-- Provided data follows --

[src/rtl/zcap_pkg.sv]
package zcap_pkg;

    // Master period tracker states
    typedef enum logic [1:0] {
        M_WAIT    = 2'd0,
        M_MEASURE = 2'd1,
        M_STALE   = 2'd2
    } mst_state_e;

    // Slave lag tracker states
    typedef enum logic [1:0] {
        S_IDLE   = 2'd0,
        S_ARMED  = 2'd1,
        S_TIMING = 2'd2
    } slv_state_e;

    localparam int unsigned ZCAP_SYNC_STAGES = 2;

endpackage

[src/rtl/zcap_edge.sv]
module zcap_edge #(
    parameter int unsigned SYNC_STAGES = 2
) (
    input  logic clk,
    input  logic rst_n,
    input  logic raw_i,
    output logic fall_o
);
    // Synchroniser stages plus one history stage; idle level is high.
    logic [SYNC_STAGES:0] shift_q;

    always_ff @(posedge clk or negedge rst_n) begin
        if (!rst_n) begin
            shift_q <= '1;
        end else begin
            shift_q <= {shift_q[SYNC_STAGES-1:0], raw_i};
        end
    end

    assign fall_o = shift_q[SYNC_STAGES] & ~shift_q[SYNC_STAGES-1];

    // A falling edge lasts one clock only.
    assert_single_pulse_R1: assert property (@(posedge clk) disable iff (!rst_n)
        fall_o |=> !fall_o);

endmodule

[src/rtl/zcap_master.sv]
module zcap_master
    import zcap_pkg::*;
#(
    parameter int unsigned CNT_W   = 16,
    parameter int unsigned TIMEOUT = 50000
) (
    input  logic             clk,
    input  logic             rst_n,
    input  logic             en_i,
    input  logic             edge_i,
    output logic [CNT_W-1:0] period_o,
    output logic             valid_o,
    output logic             upd_o,
    output logic             stale_o
);
    localparam int unsigned     TO_W    = $clog2(TIMEOUT + 1);
    localparam logic [CNT_W-1:0] CNT_MAX = '1;
    localparam logic [TO_W-1:0]  TO_LAST = TO_W'(TIMEOUT - 1);

    mst_state_e       state_q, state_d;
    logic [CNT_W-1:0] cnt_q;
    logic [TO_W-1:0]  tcnt_q;
    logic [CNT_W-1:0] cnt_inc;
    logic             hit;

    assign hit     = en_i & edge_i;
    assign cnt_inc = (cnt_q == CNT_MAX) ? CNT_MAX : cnt_q + CNT_W'(1);

    // State register
    always_ff @(posedge clk or negedge rst_n) begin
        if (!rst_n) state_q <= M_WAIT;
        else        state_q <= state_d;
    end

    // Next-state logic
    always_comb begin
        state_d = state_q;
        unique case (state_q)
            M_WAIT: begin
                if (hit) state_d = M_MEASURE;
            end
            M_MEASURE: begin
                if (!en_i)                 state_d = M_WAIT;
                else if (edge_i)           state_d = M_MEASURE;
                else if (tcnt_q == TO_LAST) state_d = M_STALE;
            end
            M_STALE: begin
                if (!en_i)       state_d = M_WAIT;
                else if (edge_i) state_d = M_MEASURE;
            end
            default: state_d = M_WAIT;
        endcase
    end

    // Datapath and outputs
    always_ff @(posedge clk or negedge rst_n) begin
        if (!rst_n) begin
            cnt_q    <= '0;
            tcnt_q   <= '0;
            period_o <= '0;
            valid_o  <= 1'b0;
            upd_o    <= 1'b0;
        end else begin
            upd_o <= 1'b0;
            if (!en_i) valid_o <= 1'b0;
            unique case (state_q)
                M_MEASURE: begin
                    if (hit) begin
                        period_o <= cnt_inc;
                        valid_o  <= 1'b1;
                        upd_o    <= 1'b1;
                        cnt_q    <= '0;
                        tcnt_q   <= '0;
                    end else begin
                        cnt_q <= cnt_inc;
                        if (tcnt_q != TO_LAST) tcnt_q <= tcnt_q + TO_W'(1);
                    end
                end
                M_WAIT, M_STALE: begin
                    if (hit) begin
                        cnt_q  <= '0;
                        tcnt_q <= '0;
                    end
                end
                default: begin
                    cnt_q  <= '0;
                    tcnt_q <= '0;
                end
            endcase
        end
    end

    assign stale_o = (state_q == M_STALE);

    assert_upd_valid_R3: assert property (@(posedge clk) disable iff (!rst_n)
        upd_o |-> valid_o);

    assert_period_nonzero_R2: assert property (@(posedge clk) disable iff (!rst_n)
        valid_o |-> (period_o != '0));

    assert_stale_no_upd_R4: assert property (@(posedge clk) disable iff (!rst_n)
        stale_o |-> !upd_o);

    assert_period_hold_R5: assert property (@(posedge clk) disable iff (!rst_n)
        !upd_o |-> $stable(period_o));

    assert_no_overflow_R10: assert property (@(posedge clk) disable iff (!rst_n)
        (cnt_q == CNT_MAX) |=> (cnt_q == CNT_MAX || cnt_q == '0));

endmodule

[src/rtl/zcap_slave.sv]
module zcap_slave
    import zcap_pkg::*;
#(
    parameter int unsigned CNT_W = 16
) (
    input  logic             clk,
    input  logic             rst_n,
    input  logic             en_i,
    input  logic             m_edge_i,
    input  logic             s_edge_i,
    input  logic [CNT_W-1:0] period_i,
    input  logic             period_valid_i,
    output logic [CNT_W-1:0] lag_o,
    output logic             upd_o,
    output logic             err_o
);
    localparam logic [CNT_W-1:0] CNT_MAX = '1;

    slv_state_e       state_q, state_d;
    logic [CNT_W-1:0] cnt_q;
    logic [CNT_W-1:0] lag_now;
    logic             in_range;

    assign lag_now  = (cnt_q == CNT_MAX) ? CNT_MAX : cnt_q + CNT_W'(1);
    assign in_range = period_valid_i && (lag_now != '0) && (lag_now < period_i);

    // State register
    always_ff @(posedge clk or negedge rst_n) begin
        if (!rst_n) state_q <= S_IDLE;
        else        state_q <= state_d;
    end

    // Next-state logic
    always_comb begin
        state_d = state_q;
        unique case (state_q)
            S_IDLE: begin
                if (en_i) state_d = S_ARMED;
            end
            S_ARMED: begin
                if (!en_i)         state_d = S_IDLE;
                else if (m_edge_i) state_d = S_TIMING;
            end
            S_TIMING: begin
                if (!en_i)         state_d = S_IDLE;
                else if (m_edge_i) state_d = S_TIMING;
                else if (s_edge_i) state_d = S_ARMED;
            end
            default: state_d = S_IDLE;
        endcase
    end

    // Datapath and outputs
    always_ff @(posedge clk or negedge rst_n) begin
        if (!rst_n) begin
            cnt_q <= '0;
            lag_o <= '0;
            upd_o <= 1'b0;
            err_o <= 1'b0;
        end else begin
            upd_o <= 1'b0;
            err_o <= 1'b0;
            if (en_i && state_q == S_TIMING && s_edge_i) begin
                if (in_range) begin
                    lag_o <= lag_now;
                    upd_o <= 1'b1;
                end else begin
                    err_o <= 1'b1;
                end
            end
            if (en_i && m_edge_i)         cnt_q <= '0;
            else if (state_q == S_TIMING) cnt_q <= lag_now;
        end
    end

    assert_lag_range_R7: assert property (@(posedge clk) disable iff (!rst_n)
        upd_o |-> (lag_o != '0 && lag_o < $past(period_i)));

    assert_upd_err_excl_R7: assert property (@(posedge clk) disable iff (!rst_n)
        !(upd_o && err_o));

    assert_lag_hold_R5: assert property (@(posedge clk) disable iff (!rst_n)
        !upd_o |-> $stable(lag_o));

    assert_disabled_quiet_R9: assert property (@(posedge clk) disable iff (!rst_n)
        !en_i |=> (!upd_o && !err_o));

    assert_no_overflow_R10: assert property (@(posedge clk) disable iff (!rst_n)
        (cnt_q == CNT_MAX) |=> (cnt_q == CNT_MAX || cnt_q == '0));

endmodule

[src/rtl/zcd_capture.sv]
module zcd_capture
    import zcap_pkg::*;
#(
    parameter int unsigned NCH     = 3,
    parameter int unsigned CNT_W   = 16,
    parameter int unsigned TIMEOUT = 50000
) (
    input  logic                       clk,
    input  logic                       rst_n,
    input  logic [NCH-1:0]             zcd_i,
    input  logic [NCH-1:0]             chan_en_i,
    output logic [CNT_W-1:0]           period_o,
    output logic                       period_valid_o,
    output logic                       period_upd_o,
    output logic                       period_stale_o,
    output logic [(NCH-1)*CNT_W-1:0]   lag_o,
    output logic [NCH-2:0]             lag_upd_o,
    output logic [NCH-2:0]             lag_err_o
);
    localparam int unsigned NSLV = NCH - 1;

    logic [NCH-1:0] fall;
    logic           m_edge;

    for (genvar c = 0; c < NCH; c++) begin : g_edge
        zcap_edge #(.SYNC_STAGES(ZCAP_SYNC_STAGES)) u_edge (
            .clk    (clk),
            .rst_n  (rst_n),
            .raw_i  (zcd_i[c]),
            .fall_o (fall[c])
        );
    end

    zcap_master #(.CNT_W(CNT_W), .TIMEOUT(TIMEOUT)) u_master (
        .clk      (clk),
        .rst_n    (rst_n),
        .en_i     (chan_en_i[0]),
        .edge_i   (fall[0]),
        .period_o (period_o),
        .valid_o  (period_valid_o),
        .upd_o    (period_upd_o),
        .stale_o  (period_stale_o)
    );

    assign m_edge = fall[0] & chan_en_i[0];

    for (genvar s = 0; s < NSLV; s++) begin : g_slv
        zcap_slave #(.CNT_W(CNT_W)) u_slave (
            .clk            (clk),
            .rst_n          (rst_n),
            .en_i           (chan_en_i[s+1]),
            .m_edge_i       (m_edge),
            .s_edge_i       (fall[s+1]),
            .period_i       (period_o),
            .period_valid_i (period_valid_o),
            .lag_o          (lag_o[s*CNT_W +: CNT_W]),
            .upd_o          (lag_upd_o[s]),
            .err_o          (lag_err_o[s])
        );
    end

endmodule

[config.mk]
export PLATFORM = sky130hd
export DESIGN_NAME = zcd_capture
export DESIGN_NICKNAME = d
export VERILOG_FILES = /design/src/rtl/zcap_pkg.sv /design/src/rtl/zcap_edge.sv /design/src/rtl/zcap_master.sv /design/src/rtl/zcap_slave.sv /design/src/rtl/zcd_capture.sv
export SDC_FILE = /design/constraint.sdc
export NUM_CORES = 1
export LEC_CHECK = 0
export BUFFER_PORTS_ARGS = -buffer_cell sky130_fd_sc_hd__buf_2
export CAP_MARGIN = 20
export CORE_ASPECT_RATIO = 1.2
export CORE_MARGIN = 2
export CORE_UTILIZATION = 28
export DETAILED_ROUTE_END_ITERATION = 12
export PLACE_DENSITY_LB_ADDON = 0.12
export SLEW_MARGIN = 10
export SYNTH_ARGS = -nofsm -noshare
export SYNTH_HDL_FRONTEND = slang
export SYNTH_HIERARCHICAL = 1
export SYNTH_SLANG_ARGS = --single-unit
[constraint.sdc]
create_clock -name clk -period 4.3 [get_ports clk]
set_input_delay 0.215 -clock clk [delete_from_list [all_inputs] [get_ports clk]]
set_output_delay 0.215 -clock clk [all_outputs]
set_load 0.005 [all_outputs]
==> parameters.txt, run 1 <==
Parameter                              Value

Clocking
  H-Tree Level Count    4
  Clock tree from TritonCTS    yes
  CTS sink cnt    about 130
  Clock Path Buffers    2
  Reg clk slew, reported paths    about 0.060 ns
  Post-CTS setup buffer count    0
  Insertion delay to the later sink of the worst-skew pair    around 0.44 ns
  Total clock buffers created by CTS    17
  CTS Root Buffer Type    sky130_fd_sc_hd__clkbuf_16

Global routing
  Met3 track demand over resource in global routing    0.0306
  Pin count of the biggest net entering global routing    between 50 and 60
  Wire length of the first global-routing pass    ~37000 um
  Total routing resource utilization after global routing    0.160
  Number of antenna violations at the first check in global routing    0
  M1 GR Usage    0.199
  Number of global-route vias before repair    between 6000 and 7000
  Met2 demand-to-capacity share in global routing    0.281
  Routing layer with the top usage in global route    met2
  Total congestion overflow    0

STA
  Number of setup violations in the final report    0
  Fin crit period    ~4.0 ns
  Slew Limit Fails    0
  Relative slew slack    0.304
  Tightest Pin Transition    approximately 1.0 ns
  Setup Skew    about 0.014 ns
  Fin crit share    0.923
  Final worst setup slack    0.331 ns
  Maximum operating frequency    about 0.25 GHz
  Final Hold Fails    0
  Final setup TNS    0 ns
  Unrepaired setup endpoints after global routing    no

Floorplanning
  Number of placement rows    67
  Die height    187 um
  Starting density of the core    0.282
  Full die area    ~29000 sq um
  Die Wd    roughly 160 um
  Boundary pin count    63
  Floorplan core area    about 28000 sq um

Power and ir drop
  Leakage dissipation    between 4 and 5 nW
  Total power    around 3.3 mW
  Max rail drop VDD    approximately 0.17 mV
  P per Cell Area    approximately 360 nW/um^2

Worst setup path
  Worst setup EP type    flop
  Reg-to-Reg Start    g_slv[1].u_slave/cnt_q[0]
  Destination of the worst register-to-register timing path    g_slv[1].u_slave/lag_o[6]
  Largest driver fanout on the critical path    17
  R2r worst-path depth    13
  Critical path data required time    between 4 and 5 ns
  Classification of the worst setup path    flop to flop
  Startpoint Class    flop
  Worst endpoint data arrival time    between 4 and 5 ns
  R2R setup slack    0.33 ns

Layout
  Area grow syn2layout    16.9%
  Antenna diode instance count    0
  Final net count    approximately 920
  Final cell utilization of the core    0.330
  Share of final-layout standard cells stronger than drive strength 1    0.199
  Fill count    2873
  Most common cell after layout, fill and taps aside    sky130_fd_sc_hd__dfrtp_1
  Footprint of the multi-input gates    4010 sq um
  Total area of sequential cells    3340 sq um
  Commonest cells after routing, fill and taps aside    sky130_fd_sc_hd__dfrtp_1, sky130_fd_sc_hd__inv_1, sky130_fd_sc_hd__nand2_1

Synth
  Number of flip-flops and latches in the synthesized netlist    133
  Synthesized area divided by synthesized cell count    9.59 sq um
  Post-Syn Nets    ~860
  Count of cell types in the netlist    90
  Sequential-to-total area share from yosys stat    0.427
  Post-Syn Instances    around 820
  Fraction of synthesis flops using an asynchronous set or reset pin    1.00
  Number of enable flip-flop cells after synthesis    0
  Synth warn    6
  Most instantiated flip-flop cell in the synthesis netlist    sky130_fd_sc_hd__dfrtp_1
  Post-synthesis cell area    ~8000 sq um

Place
  Final GP Congestion    just under 0.8
  Worst setup slack before clock tree synthesis    ~0.18 ns
  Count of input and output buffers    62
  Dpl hpwl    around 16000 um

Run status
  Status    finished clean

Min path
  Hold-critical path depth    3
  Endpoint of the worst hold path    u_master/valid_o
  Worst hold path startpoint    chan_en_i[0]
  Type of the worst min-delay path    input port to flop

Route
  Total via count in the routed design    6316
  Routed WL per cell    ~18 um
  Post-Route WL    between 20000 and 25000 um
  First-pass iteration count of the detailed router    5
  Drt initial violations    ~310
  Total DRC errors in the routed layout    0
  ANT nets after route    0
  Number of vias per cell after detailed routing    ~5

Flow run
  Number of violations of the max-capacitance limit    0
-- report_power, final --
part | switching [mW] | internal (mW)
clock network | 0.611 | 0.876
logic | 0.238 | 0.166
registers | 0.123 | 1.32
total | 0.972 | 2.37
-- flip-flops by register name (all words and copies together) (netlist names) --
register               flops
g_slv.u_slave/lag_o       32
g_slv.u_slave/upd_o        2
g_slv.u_slave/state_q      4
u_master/valid_o           1
u_master/period_o         16
g_slv.u_slave/cnt_q       32
u_master/state_q           2
g_slv.u_slave/err_o        2
u_master/upd_o             1
u_master/cnt_q            16
u_master/tcnt_q           16
g_edge.u_edge/shift_q      9
-- area by class of cell --
type,instances,share of cell area
clock buffer,19,0.0484
timing repair buffer,80,0.0505
tap,379,0.0518
sequential,133,0.365
inverter,73,0.0300
multi-input combinational,572,0.438
clock inverter,13,0.0163
-- routing by layer --
metal  part of all wire  wire length [um]  vias up
li1                   -                 -     3088
met1               0.44              9840     3115
met2               0.52             11700       98
met3              0.031               705       15
met4              0.011               238        0
met5                  0                 0        -
-- repair_timing --
| item | 4_1_cts | 5_1_grt |
|---|---|---|
| gates resized for setup | 0 | 2 |
| hold buffers | 4 | 0 |
| hold endpoints to repair | 58 | 0 |
| setup endpoints to repair | 0 | 16 |
-- metrics by stage --
step	hold WS, ns	area [sq um]	std cells
4_1_cts	0.0349	9130	1269
2_1_floorplan	-0.0806	7830	816
3_3_place_gp	0.239	8500	1233
5_1_grt	0.0594	9150	1269
6_report	0.0522	9150	1269
3_5_place_dp	0.245	8500	1233
-- cell usage after synthesis, drive strengths merged (3+ instances only) --
cell type  instances  area, sq um
and4               5         43.8
nor3              18         90.1
o211ai             6         50.1
dfrtp            124         3100
xor2               4         35.0
nor2b              9         78.8
nor4              19          168
mux2              25          293
a22o              30          265
nand2             63          239
nand4             29          233
mux2i              5         50.1
inv               73          274
nand3             35          188
o21bai             3         45.1
a31oi             23          144
o31ai              5         37.5
nand2b            12         75.1
ha                34          425
or4                4         35.0
a22oi              3         22.5
o2bb2ai           10         87.6
a21oi             37          185
o21a               3         22.5
and2               4         25.0
and3              11         72.6
dfstp              9          236
o22ai              7         43.8
xnor2             21          184
clkbuf            18         88.8
buf               20          134
nor2              48          183
o21ai             53          265
or2                4         25.0
a21o               7         53.8
-- worst max path at each step --
stage / from / to / slack [ns] / depth (start not counted)
CTS: g_slv[1].u_slave/cnt_q[0] / g_slv[1].u_slave/lag_o[6] / 0.14 / 14
global placement: g_slv[1].u_slave/cnt_q[0] / g_slv[1].u_slave/lag_o[5] / 0.29 / 14
detailed placement: g_slv[1].u_slave/cnt_q[0] / g_slv[1].u_slave/lag_o[5] / 0.18 / 14
finish: g_slv[1].u_slave/cnt_q[0] / g_slv[1].u_slave/lag_o[6] / 0.33 / 13
global route: g_slv[0].u_slave/cnt_q[0] / g_slv[0].u_slave/lag_o[1] / 0.05 / 12
floorplan: g_slv[1].u_slave/cnt_q[0] / g_slv[1].u_slave/lag_o[5] / 0.66 / 16
-- critical path, stage by stage, from the launching register on --
cell,delay (ns)
sky130_fd_sc_hd__dfrtp_1,0.47
sky130_fd_sc_hd__ha_1,0.27
sky130_fd_sc_hd__nand3_1,0.11
sky130_fd_sc_hd__or3_2,0.45
sky130_fd_sc_hd__or2_2,0.34
sky130_fd_sc_hd__o21ai_0,0.24
sky130_fd_sc_hd__ha_1,0.35
sky130_fd_sc_hd__a21oi_1,0.16
sky130_fd_sc_hd__nor2_1,0.06
sky130_fd_sc_hd__o31a_1,0.25
sky130_fd_sc_hd__nor4_2,0.23
sky130_fd_sc_hd__nand4_1,0.20
sky130_fd_sc_hd__o21bai_4,0.35
sky130_fd_sc_hd__mux2_4,0.35
-- logic make-up (layout without fill, tap and decap cells) --
| kind of cell | after synthesis | in the layout | share of synthesized area |
|---|---|---|---|
| buffers and inverters | 111 | 185 | 0.0634 |
| AOI/OAI and AO/OA | 208 | 208 | 0.181 |
| adders and majority gates | 34 | 34 | 0.0543 |
| xor gates and xnor gates | 25 | 25 | 0.0280 |
| and+or+nand+nor | 275 | 275 | 0.203 |
| DFF | 133 | 133 | 0.427 |
| muxes | 30 | 30 | 0.0438 |
(Power assumes the default switching activity.)
==> inputs of run 2 (changes only) <==
--- a/config.mk
+++ b/config.mk
@@ -5,7 +5,7 @@
 export SDC_FILE = /design/constraint.sdc
 export NUM_CORES = 1
 export LEC_CHECK = 0
-export BUFFER_PORTS_ARGS = -buffer_cell sky130_fd_sc_hd__buf_2
+export BUFFER_PORTS_ARGS = -buffer_cell sky130_fd_sc_hd__buf_4
 export CAP_MARGIN = 20
 export CORE_ASPECT_RATIO = 1.2
 export CORE_MARGIN = 2
==> run 2 against run 1 <==
  * Utilization up 0.55 points
  * Clock skew increased by 0.0025 ns
  * Die area is the same
  * Critical endpoint is now g_slv[1].u_slave/lag_o[5]
  * Largest power group unchanged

-- Provided data concluded --

Task objective
Where a line of the records above holds the word "endpoints", copy that line.

Solution to this exercise
  Unrepaired setup endpoints after global routing    no
| hold endpoints to repair | 58 | 0 |
| setup endpoints to repair | 0 | 16 |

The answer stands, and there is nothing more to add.